How to static quantization? I have some questions after reading the tutorial

I quantified the model based on the tutorial, but the model’s error is a bit large. Therefore, I try to quantify the data myself, then dequantize it, and finally calculate the convolution, and find that this error is smaller than the error of the tutorial method. what is the reason? Did I miss some steps when quantifying the model? The following is a demo.

import torch
import torch.nn as nn
import torch.nn.functional as F
from torch.quantization import QuantStub, DeQuantStub

torch.backends.quantized.engine = 'qnnpack'

class Test(nn.Module):
    def __init__(self):
        super(Test, self).__init__()
        self.conv = nn.Conv2d(132, 121, 3, 1, bias=False)
        self.quan = QuantStub()
        self.dequan = DeQuantStub()
        nn.init.kaiming_normal_(self.conv.weight, mode='fan_out')

    def forward(self, x):
        out = self.quan(x)
        out = self.conv(out)
        out = self.dequan(out)
        return out

def test():
    model = Test()
    weight = model.conv.weight
    conv = nn.Conv2d(132, 121, 3, 1, bias=False)
    conv.weight = weight
    max, min = torch.max(weight.flatten()), torch.min(weight.flatten())
    scale = (max - min) / 256
    temp = torch.quantize_per_tensor(weight, scale=scale.item(), zero_point=0, dtype=torch.qint8)
    temp_de = temp.dequantize()
    example = torch.rand(1, 132, 64, 64)
    print(F.mse_loss(temp_de, weight))
    # tensor(1.9924e-07, grad_fn=<MeanBackward0>)
    print(F.mse_loss(F.conv2d(example, weight=temp_de, bias=None, stride=1), conv(example)))
    # tensor(8.7799e-05, grad_fn= < MeanBackward0 >)
    torch.backends.quantized.engine = 'qnnpack'
    model.qconfig = torch.quantization.get_default_qconfig('qnnpack')
    torch.quantization.prepare(model, inplace=True)
    torch.quantization.convert(model, inplace=True)
    print(F.mse_loss(conv(example), model(example)))
    # tensor(0.4824, grad_fn= < MseLossBackward >)
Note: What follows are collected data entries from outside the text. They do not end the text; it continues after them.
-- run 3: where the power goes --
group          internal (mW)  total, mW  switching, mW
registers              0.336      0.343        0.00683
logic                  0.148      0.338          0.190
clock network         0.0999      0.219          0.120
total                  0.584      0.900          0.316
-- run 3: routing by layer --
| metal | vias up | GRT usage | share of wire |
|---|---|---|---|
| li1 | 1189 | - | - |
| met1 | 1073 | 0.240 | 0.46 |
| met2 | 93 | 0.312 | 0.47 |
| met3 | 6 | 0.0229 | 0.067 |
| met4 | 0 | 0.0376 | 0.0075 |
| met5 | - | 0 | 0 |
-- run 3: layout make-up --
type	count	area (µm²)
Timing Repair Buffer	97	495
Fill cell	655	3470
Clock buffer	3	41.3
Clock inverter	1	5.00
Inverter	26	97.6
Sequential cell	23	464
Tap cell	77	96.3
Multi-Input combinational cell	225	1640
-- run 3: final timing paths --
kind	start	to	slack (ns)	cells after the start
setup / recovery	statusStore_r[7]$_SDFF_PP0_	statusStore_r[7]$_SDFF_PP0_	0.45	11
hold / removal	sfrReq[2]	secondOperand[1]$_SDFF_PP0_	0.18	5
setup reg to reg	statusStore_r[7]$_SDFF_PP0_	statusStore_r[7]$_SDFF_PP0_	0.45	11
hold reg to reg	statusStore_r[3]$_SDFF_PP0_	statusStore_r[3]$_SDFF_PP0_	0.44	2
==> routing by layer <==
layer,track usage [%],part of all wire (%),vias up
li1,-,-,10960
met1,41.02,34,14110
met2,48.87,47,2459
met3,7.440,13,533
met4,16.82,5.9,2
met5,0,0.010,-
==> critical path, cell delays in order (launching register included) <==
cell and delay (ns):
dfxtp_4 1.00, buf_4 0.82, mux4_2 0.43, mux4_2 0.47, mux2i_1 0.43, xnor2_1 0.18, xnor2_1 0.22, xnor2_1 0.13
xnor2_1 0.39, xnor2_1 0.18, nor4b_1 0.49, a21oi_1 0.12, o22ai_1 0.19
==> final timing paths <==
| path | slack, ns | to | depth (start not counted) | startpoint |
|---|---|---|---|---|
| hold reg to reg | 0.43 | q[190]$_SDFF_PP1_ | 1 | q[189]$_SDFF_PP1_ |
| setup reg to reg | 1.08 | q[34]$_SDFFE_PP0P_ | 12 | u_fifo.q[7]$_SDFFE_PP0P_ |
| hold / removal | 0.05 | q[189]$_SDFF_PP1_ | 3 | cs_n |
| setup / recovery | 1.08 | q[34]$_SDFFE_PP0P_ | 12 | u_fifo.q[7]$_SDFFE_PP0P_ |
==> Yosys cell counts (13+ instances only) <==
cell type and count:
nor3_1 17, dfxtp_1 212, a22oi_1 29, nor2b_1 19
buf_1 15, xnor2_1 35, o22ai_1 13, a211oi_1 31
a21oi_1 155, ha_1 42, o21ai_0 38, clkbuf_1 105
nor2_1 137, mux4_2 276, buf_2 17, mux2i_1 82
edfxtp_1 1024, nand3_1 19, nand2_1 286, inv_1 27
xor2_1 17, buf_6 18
<file path="config.mk">
export PLATFORM = sky130hd
export DESIGN_NAME = tmo_timer
export DESIGN_NICKNAME = d
export VERILOG_FILES = /design/src/include/tmo_pkg.sv /design/src/include/tmo_psc_if.sv /design/src/hdl/tmo_sync.sv /design/src/hdl/tmo_prescaler.sv /design/src/hdl/tmo_timer.sv
export SDC_FILE = /design/constraint.sdc
export NUM_CORES = 1
export LEC_CHECK = 0
export ABC_CLOCK_PERIOD_IN_PS = 2650
export BUFFER_PORTS_ARGS = -buffer_cell sky130_fd_sc_hd__buf_2
export CAP_MARGIN = 20
export CORE_ASPECT_RATIO = 2
export CORE_MARGIN = 3
export CORE_UTILIZATION = 36
export DETAILED_ROUTE_END_ITERATION = 8
export PLACE_DENSITY_LB_ADDON = 0.15
export SLEW_MARGIN = 25
export SYNTH_ARGS = -nofsm -noshare
export SYNTH_HDL_FRONTEND = slang
export SYNTH_SLANG_ARGS = --single-unit
</file>
<file path="constraint.sdc">
create_clock -name hclk -period 2.65 [get_ports hclk]
set_clock_uncertainty 0.15 [all_clocks]
set_input_delay 0.1325 -clock hclk [delete_from_list [all_inputs] [get_ports hclk]]
set_output_delay 0.1325 -clock hclk [all_outputs]
set_load 0.005 [all_outputs]
</file>
<file path="src/include/tmo_pkg.sv">
// Constants and register map of the sixteen-bit timer/counter
`default_nettype none
package tmo_pkg;
   // ***************************************************
   // Register byte offsets on the bus
   // ***************************************************
   localparam logic [7:0] TMO_CTRL_OFS = 8'h00;
   localparam logic [7:0] TMO_LOW_OFS = 8'h04;
   localparam logic [7:0] TMO_HIGH_OFS = 8'h08;
   localparam logic [7:0] TMO_FLAGS_OFS = 8'h0c;
   localparam logic [7:0] TMO_ENABLES_OFS = 8'h10;
   localparam logic [7:0] TMO_PINS_OFS = 8'h14;
   // ***************************************************
   // Field positions of timer_one_control and the overflow bit
   // ***************************************************
   localparam int TMO_RUN_BIT = 0;
   localparam int TMO_SRC_BIT = 1;
   localparam int TMO_NOSYNC_BIT = 2;
   localparam int TMO_OSC_BIT = 3;
   localparam int TMO_PS_LSB = 4;
   localparam int TMO_WIDE_BIT = 7;
   localparam int TMO_OVF_BIT = 0;
   // ***************************************************
   // Reset values, masks and codes
   // ***************************************************
   localparam logic [7:0] TMO_CTRL_RST = 8'h00;
   localparam logic [7:0] TMO_CTRL_MASK = 8'hbf;
   localparam logic [7:0] TMO_BYTE_RST = 8'h00;
   localparam logic [15:0] TMO_COUNT_RST = 16'h0000;
   localparam logic [15:0] TMO_COUNT_MAX = 16'hffff;
   localparam logic [3:0] TMO_SPECIAL_EVENT_MODE = 4'hb;
   localparam logic [2:0] TMO_PSC_RST = 3'h0;
   localparam logic [31:0] TMO_RDATA_RST = 32'h0000_0000;
endpackage
`default_nettype wire

</file>
<file path="src/include/tmo_psc_if.sv">
// Link between the timer core and its input prescaler
`timescale 1ns/10ps
`default_nettype none
interface tmo_psc_if;
   logic tick_in;
   logic clear;
   logic [1:0] sel;
   logic tick_out;
   // Core side drives the raw ticks and takes the divided ones
   modport core (output tick_in, output clear, output sel, input tick_out);
   // Prescaler side
   modport psc (input tick_in, input clear, input sel, output tick_out);
endinterface
`default_nettype wire

</file>
<file path="src/hdl/tmo_sync.sv">
// Two-stage synchroniser for pin levels
`timescale 1ns/10ps
`default_nettype none
module tmo_sync #(
   parameter int WIDTH = 2
) (
   // Clock and reset
   input wire logic hclk,
   input wire logic hresetn,
   input wire logic ce,
   // Levels
   input wire logic [WIDTH-1:0] async_in,
   output logic [WIDTH-1:0] sync_out
);
   logic [WIDTH-1:0] meta_reg;

   // First stage feeds only the second
   always_ff @(posedge hclk or negedge hresetn) begin
      if (!hresetn) begin
         meta_reg <= '0;
         sync_out <= '0;
      end else if (ce) begin
         meta_reg <= async_in;
         sync_out <= meta_reg;
      end
   end
endmodule
`default_nettype wire

</file>
<file path="src/hdl/tmo_prescaler.sv">
// Input prescaler of the timer, 1:1 to 1:8
`timescale 1ns/10ps
`default_nettype none
module tmo_prescaler
   import tmo_pkg::*;
(
   // Clock and reset
   input wire logic hclk,
   input wire logic hresetn,
   input wire logic ce,
   // Core link
   tmo_psc_if.psc link
);
   logic [2:0] cnt_reg;
   logic [2:0] cnt_next;
   logic [2:0] limit;
   logic at_limit;

   // Terminal count is ratio minus one
   assign limit = 3'((4'h1 << link.sel) - 4'h1);
   assign at_limit = (cnt_reg == limit);
   assign link.tick_out = link.tick_in & at_limit;
   assign cnt_next = link.clear ? TMO_PSC_RST :
                     !link.tick_in ? cnt_reg :
                     at_limit ? TMO_PSC_RST : 3'(cnt_reg + 3'h1);

   // Divider state
   always_ff @(posedge hclk or negedge hresetn) begin
      if (!hresetn) begin
         cnt_reg <= TMO_PSC_RST;
      end else if (ce) begin
         cnt_reg <= cnt_next;
      end
   end
endmodule
`default_nettype wire

</file>
<file path="src/hdl/tmo_timer.sv">
// Sixteen-bit timer/counter with AHB-Lite register access
`timescale 1ns/10ps
`default_nettype none
// Summary of operation
// Counter advances only while timer_run is set.
// wide_access_enable picks one 16-bit access or two 8-bit accesses.
// Prescale codes 11,10,01,00 divide input by 8,4,2,1.
// low_power_osc_enable turns the crystal oscillator on or off.
// External source counts unsynchronised when sync disable is set; the code still counts synchronised edges, but keeps counting in sleep.
// With internal source the sync disable bit is ignored.
// Internal source counts once per instruction cycle.
// External source counts rising edges of pin or oscillator.
// Enabled oscillator makes both pins inputs, direction bits ignored.
// Oscillator keeps running in sleep.
// Software waits for oscillator start-up before relying on it.
// Counter runs 0000h to FFFFh, then wraps to 0000h.
// Every overflow sets and holds overflow_flag.
// Interrupt request only while overflow_irq_enable is set.
// Special event trigger resets counter and starts conversion if enabled.
// Trigger reset never sets overflow_flag.
// Trigger reset needs timer or synchronised counter mode.
// Counter write beats a coinciding trigger reset.
// Wide-mode low byte read copies high byte into buffer.
// Wide-mode low byte write loads high byte from buffer.
// Only low byte writes clear the prescaler.
// External edges pass two synchroniser flops before detection.
module tmo_timer
   import tmo_pkg::*;
(
   // Clock, reset, enable
   input wire logic hclk,
   input wire logic hresetn,
   input wire logic ce,
   // AHB-Lite slave
   input wire logic hsel,
   input wire logic [31:0] haddr,
   input wire logic [1:0] htrans,
   input wire logic hwrite,
   input wire logic [2:0] hsize,
   input wire logic [31:0] hwdata,
   input wire logic hready,
   output logic [31:0] hrdata,
   output logic hreadyout,
   output logic hresp,
   // Oscillator input pin
   input wire logic osc_input_pin_i,
   output logic osc_input_pin_o,
   output logic osc_input_pin_oe_n,
   // Oscillator output and external count clock pin
   input wire logic osc_output_pin_i,
   output logic osc_output_pin_o,
   output logic osc_output_pin_oe_n,
   // Port latch and direction for the two pins
   input wire logic [1:0] port_c_direction,
   input wire logic [1:0] port_c_data,
   // Oscillator amplifier
   output logic osc_amp_enable,
   // System side
   input wire logic sleep_mode,
   input wire logic cmp_trigger,
   input wire logic [3:0] compare_unit_mode,
   input wire logic adc_enable,
   output logic adc_start,
   output logic irq_request
);
   // ***************************************************
   // Declarations
   // ***************************************************
   tmo_psc_if psc_link ();
   // Registers and their next values
   logic [7:0] ctrl_reg;
   logic [15:0] count_reg;
   logic [15:0] count_next;
   logic [7:0] high_buf_reg;
   logic [7:0] high_buf_next;
   logic flag_reg;
   logic flag_next;
   logic irq_en_reg;
   logic irq_reg;
   logic adc_start_reg;
   logic ext_prev_reg;
   logic dp_valid_reg;
   logic dp_write_reg;
   logic [7:0] dp_addr_reg;
   logic rd_done_reg;
   logic [31:0] rdata_reg;
   // Synchronised pins and control decode
   logic [1:0] pin_sync;
   logic run;
   logic src_ext;
   logic no_sync;
   logic osc_en;
   logic wide;
   logic async_mode;
   logic frozen;
   logic ext_edge;
   logic src_tick;
   logic inc;
   logic trig_hit;
   logic ovf;
   // Bus decode
   logic ap_take;
   logic wr_fire;
   logic rd_fire;
   logic sel_ctrl;
   logic sel_low;
   logic sel_high;
   logic sel_flags;
   logic sel_en;
   logic sel_pins;
   logic wr_ctrl;
   logic wr_low;
   logic wr_high;
   logic wr_flags;
   logic wr_en;
   logic rd_low;
   logic any_count_wr;
   logic [7:0] high_view;
   logic [31:0] rd_val;

   // ***************************************************
   // Helpers
   // ***************************************************
   // Word offset match on the latched data-phase address
   function automatic logic ofs_hit(input logic [7:0] addr, input logic [7:0] ofs);
      return (addr == ofs);
   endfunction

   // ***************************************************
   // Control fields
   // ***************************************************
   // Field picks from timer_one_control
   assign run = ctrl_reg[TMO_RUN_BIT];
   assign src_ext = ctrl_reg[TMO_SRC_BIT];
   assign no_sync = ctrl_reg[TMO_NOSYNC_BIT];
   assign osc_en = ctrl_reg[TMO_OSC_BIT];
   assign wide = ctrl_reg[TMO_WIDE_BIT];
   assign async_mode = src_ext & no_sync;

   // ***************************************************
   // Pins and oscillator
   // ***************************************************
   // Pin levels into the clock domain
   tmo_sync #(
      .WIDTH(2)
   ) u_pin_sync (
      .hclk(hclk),
      .hresetn(hresetn),
      .ce(ce),
      .async_in({osc_input_pin_i, osc_output_pin_i}),
      .sync_out(pin_sync)
   );

   // Pins released while the oscillator owns them
   assign osc_output_pin_oe_n = osc_en | port_c_direction[0];
   assign osc_input_pin_oe_n = osc_en | port_c_direction[1];
   assign osc_output_pin_o = port_c_data[0];
   assign osc_input_pin_o = port_c_data[1];
   // Amplifier follows the enable bit only, sleep does not stop it
   assign osc_amp_enable = osc_en;

   // ***************************************************
   // Count source selection
   // ***************************************************
   // Rising edge of the synchronised count pin
   // Edge flop resets low like the idle pin: no false count after reset
   assign ext_edge = pin_sync[0] & ~ext_prev_reg;
   // Instruction clock stops in sleep, unsynchronised counting goes on
   assign frozen = sleep_mode & ~async_mode;
   assign src_tick = src_ext ? ext_edge : 1'b1;
   assign psc_link.tick_in = run & ~frozen & src_tick;
   assign psc_link.sel = ctrl_reg[TMO_PS_LSB+1:TMO_PS_LSB];
   assign psc_link.clear = wr_low;

   // Divide the raw ticks
   tmo_prescaler u_psc (
      .hclk(hclk),
      .hresetn(hresetn),
      .ce(ce),
      .link(psc_link)
   );

   assign inc = psc_link.tick_out;

   // ***************************************************
   // Bus decode
   // ***************************************************
   // Address phase taken while the bus is ready
   assign ap_take = hsel & hready & htrans[1];
   assign wr_fire = ce & dp_valid_reg & dp_write_reg;
   assign rd_fire = ce & dp_valid_reg & ~dp_write_reg & ~rd_done_reg;
   assign sel_ctrl = ofs_hit(dp_addr_reg, TMO_CTRL_OFS);
   assign sel_low = ofs_hit(dp_addr_reg, TMO_LOW_OFS);
   assign sel_high = ofs_hit(dp_addr_reg, TMO_HIGH_OFS);
   assign sel_flags = ofs_hit(dp_addr_reg, TMO_FLAGS_OFS);
   assign sel_en = ofs_hit(dp_addr_reg, TMO_ENABLES_OFS);
   assign sel_pins = ofs_hit(dp_addr_reg, TMO_PINS_OFS);
   assign wr_ctrl = wr_fire & sel_ctrl;
   assign wr_low = wr_fire & sel_low;
   assign wr_high = wr_fire & sel_high;
   assign wr_flags = wr_fire & sel_flags;
   assign wr_en = wr_fire & sel_en;
   assign rd_low = rd_fire & sel_low;
   // Reads stall one cycle so a preceding write is already visible
   assign hreadyout = ce & ~(dp_valid_reg & ~dp_write_reg & ~rd_done_reg);
   assign hresp = 1'b0;
   assign hrdata = rdata_reg;

   // ***************************************************
   // Read data
   // ***************************************************
   // High byte goes through the buffer in wide mode
   assign high_view = wide ? high_buf_reg : count_reg[15:8];
   assign rd_val = sel_ctrl ? {24'h0, ctrl_reg & TMO_CTRL_MASK} :
                   sel_low ? {24'h0, count_reg[7:0]} :
                   sel_high ? {24'h0, high_view} :
                   sel_flags ? {31'h0, flag_reg} :
                   sel_en ? {31'h0, irq_en_reg} :
                   sel_pins ? {30'h0, pin_sync[1], pin_sync[0]} :
                   TMO_RDATA_RST;

   // ***************************************************
   // Counter and buffer
   // ***************************************************
   // Compare unit reset is refused in unsynchronised mode
   // since unsynchronised edges could race the reset
   assign trig_hit = cmp_trigger & (compare_unit_mode == TMO_SPECIAL_EVENT_MODE)
                     & ~async_mode;
   // Any write that lands in the counting register itself
   assign any_count_wr = wr_low | (wr_high & ~wide);
   // Wrap from the top value; trigger and writes never count as overflow
   assign ovf = inc & (count_reg == TMO_COUNT_MAX) & ~any_count_wr
                & ~trig_hit;

   // Write first, then trigger reset, then increment
   // A counter write also blocks the increment of that cycle
   always_comb begin
      count_next = count_reg;
      if (wr_low) begin
         count_next[7:0] = hwdata[7:0];
         if (wide) begin
            count_next[15:8] = high_buf_reg;
         end
      end else if (wr_high & ~wide) begin
         count_next[15:8] = hwdata[7:0];
      end else if (trig_hit) begin
         count_next = TMO_COUNT_RST;
      end else if (inc) begin
         count_next = 16'(count_reg + 16'h1);
      end
   end

   // Buffer loads on wide reads of the low byte or wide writes of itself
   assign high_buf_next = (rd_low & wide) ? count_reg[15:8] :
                          (wr_high & wide) ? hwdata[7:0] : high_buf_reg;

   // Overflow flag: software may clear, a new overflow wins
   // so an overflow in the clearing cycle is never lost
   assign flag_next = (wr_flags ? hwdata[TMO_OVF_BIT] : flag_reg) | ovf;

   // ***************************************************
   // Registers
   // ***************************************************
   // Timer state
   always_ff @(posedge hclk or negedge hresetn) begin
      if (!hresetn) begin
         count_reg <= TMO_COUNT_RST;
         high_buf_reg <= TMO_BYTE_RST;
         flag_reg <= 1'b0;
         ext_prev_reg <= 1'b0;
      end else if (ce) begin
         count_reg <= count_next;
         high_buf_reg <= high_buf_next;
         flag_reg <= flag_next;
         ext_prev_reg <= pin_sync[0];
      end
   end

   // Software settings
   always_ff @(posedge hclk or negedge hresetn) begin
      if (!hresetn) begin
         ctrl_reg <= TMO_CTRL_RST;
         irq_en_reg <= 1'b0;
      end else if (ce) begin
         if (wr_ctrl) begin
            ctrl_reg <= hwdata[7:0] & TMO_CTRL_MASK;
         end
         if (wr_en) begin
            irq_en_reg <= hwdata[TMO_OVF_BIT];
         end
      end
   end

   // Interrupt request and conversion start
   // Request follows the flag on the same edge
   always_ff @(posedge hclk or negedge hresetn) begin
      if (!hresetn) begin
         irq_reg <= 1'b0;
         adc_start_reg <= 1'b0;
      end else if (ce) begin
         irq_reg <= flag_next & irq_en_reg;
         adc_start_reg <= trig_hit & adc_enable;
      end
   end

   assign irq_request = irq_reg;
   assign adc_start = adc_start_reg;

   // Bus phase tracking
   // Address kept as a word offset; upper address bits alias
   always_ff @(posedge hclk or negedge hresetn) begin
      if (!hresetn) begin
         dp_valid_reg <= 1'b0;
         dp_write_reg <= 1'b0;
         dp_addr_reg <= TMO_BYTE_RST;
         rd_done_reg <= 1'b0;
      end else if (ce) begin
         if (hready) begin
            dp_valid_reg <= ap_take;
            dp_write_reg <= hwrite;
            dp_addr_reg <= {haddr[7:2], 2'b00};
            rd_done_reg <= 1'b0;
         end else if (rd_fire) begin
            rd_done_reg <= 1'b1;
         end
      end
   end

   // Read data captured in the stall cycle
   // Captured once per read; hrdata then stands until the next read
   always_ff @(posedge hclk or negedge hresetn) begin
      if (!hresetn) begin
         rdata_reg <= TMO_RDATA_RST;
      end else if (rd_fire) begin
         rdata_reg <= rd_val;
      end
   end

   // Bus size is not checked: every access acts on the whole word
   logic unused_ok;
   assign unused_ok = ^{hsize, haddr[31:8], haddr[1:0]};
endmodule
`default_nettype wire

</file>
* Word-level counts from Yosys, hierarchy flattened
Cells that the tools add are included.
Storage, ports and cells: register bits after elaboration 84, output and inout bits 41, word-level logic and storage cells 109
Operators by class: add/subtract/negate cells 3, equality and inequality tests 9, shift operators 1, mux-type cells 21, bitwise gates (word level) 44, reductions and logical operators 14
Operators by type and width (number):
- 8-bit two-way mux | 8
- 16-bit two-way mux | 3
- 1-bit bitwise AND | 31
- 16-bit by 1-bit adder with 16-bit output, second input constant | 1
- 16-bit == test, second input constant | 1
- 2-bit AND reduction | 7
- 6-bit by 2-bit == test with 1-bit output, second input constant | 2
- 6-bit by 3-bit == test with 1-bit output, second input constant | 2
- 3-bit two-way mux | 3
- 1-bit inverter | 9
- 8-bit logical NOT | 1
- 6-bit by 1-bit == test with 1-bit output, second input constant | 1
- 2-bit two-way mux | 3
- 2-bit nonzero test | 3
- 4-bit == test, second input constant | 1
- 1-bit two-way mux | 4
- 1-bit OR | 4
- 4-bit nonzero test | 1
- 3-bit by 1-bit adder with 3-bit output, second input constant | 1
- 3-bit == test | 1
- 3-bit AND reduction | 1
- 3-bit nonzero test | 1
- 1-bit by 2-bit left shift with 3-bit output, first input constant | 1
- 3-bit by 1-bit subtractor with 3-bit output, second input constant | 1
- 2-bit by 1-bit != test with 1-bit output, second input constant | 1

* Longest topological paths before layout
Gate-level depths: netlist of the first run.
depth in word-level cells 12, mapped depth 7, gate-level depth less buffers 6

* By module
From an unflattened synthesis of the first run, not the netlist that was laid out.
Second synthesis, totals: cell total of the unflattened synthesis 389, area total of the unflattened synthesis 3701.0 um^2
By module, submodules not included:
- tmo_timer | instances 1, cells an instance 351, area an instance 3290.7 um^2, seq. area each 1326.3 um^2
- tmo_prescaler | instances 1, cells an instance 30, area an instance 265.3 um^2, seq. area each 75.1 um^2
- tmo_sync | instances 1, cells an instance 8, area an instance 145.1 um^2, seq. area each 100.1 um^2

* Worst setup path after synthesis of the first run
Ideal clock, no wire load.
path type register to register, from reg ctrl_reg[4], to reg count_reg[12], library setup time 0.069 ns, arrival time 1.895 ns, data required time 2.431 ns, path slack 0.537 ns, stages on the path, launching flop included 6, buffers on the path 0, cell sequence dfrtp_1 -> or2_1 -> a2111oi_4 -> o21ai_4 -> or4_1 -> nand3_1
On the way: cells in the longest elaborated chain, start to end 6
RTL lines:
- start: declaration | RTL line tmo_timer.sv:71 | logic [7:0] ctrl_reg;
- start signal: assignment | RTL line tmo_timer.sv:286 | ctrl_reg <= hwdata[7:0] & TMO_CTRL_MASK;
- 1-bit by 2-bit left shift with 3-bit output | RTL line tmo_prescaler.sv:20 | assign limit = 3'((4'h1 << link.sel) - 4'h1);
- 3-bit by 1-bit subtractor with 3-bit output | RTL line tmo_prescaler.sv:20
- 3-bit == test | RTL line tmo_prescaler.sv:21 | assign at_limit = (cnt_reg == limit);
- 1-bit bitwise AND | RTL line tmo_prescaler.sv:22 | assign link.tick_out = link.tick_in & at_limit;
- 4-bit nonzero test (no line)
- 2-bit AND reduction (no line)
- end signal: assignment | RTL line tmo_timer.sv:272 | count_reg <= count_next;
- end: declaration | RTL line tmo_timer.sv:72 | logic [15:0] count_reg;
Every way passes these cells. A chain may end at the register's enable or synchronous reset.

* Worst setup path after layout of the first run
from reg ctrl_reg[4], to reg count_reg[15]
Same word-level chain as after synthesis.

==> results of run 1 <==
## through the flow
| step | power [mW] | setup WS [ps] | instances |
|---|---|---|---|
| 2_1_floorplan | 1.75 | 537 | 438 |
| 3_3_place_gp | 2.01 | 299 | 593 |
| 3_5_place_dp | 2.03 | 299 | 593 |
| 4_1_cts | 3.25 | 287 | 624 |
| 5_1_grt | 3.40 | 128 | 624 |
| 6_report | 3.24 | 258 | 624 |
## cell usage in the layout (no fill, tap or decap), types with 3 or more instances in the layout
master         count
dfrtp_1           60
buf_2             45
nor2_1            38
nand2_1           35
a21oi_1           29
conb_1            25
mux2_2            21
nand3_1           21
o21ai_0           20
dlygate4sd3_1     16
buf_4             16
inv_1             12
a2bb2oi_1         10
o22ai_1            9
clkbuf_16          9
nor3_1             8
mux2i_1            8
and3_1             7
o31ai_1            7
nor4_1             6
nand2b_1           5
a211oi_1           5
nand4_1            4
o211ai_1           4
a31oi_1            4
o21a_1             3
a41oi_1            3
a22oi_1            3
o221ai_1           3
if __name__ == "__main__":
    test()
    print(torch.__version__)
    # 1.5.0

In the first comparison, you are not quantizing the activations (i.e the example tensor). When you call the torch.quantization.prepare and convert, the activations are quantized too. In this case, since you are skipping calibration (i.e you are calling convert after prepare), the activations are quantized with a default scale of 1.0, leading to a large quantization error. Please repeat this experiment with calibration and you should see lower error

Thanks. I konw that I need to run the model before convernting it.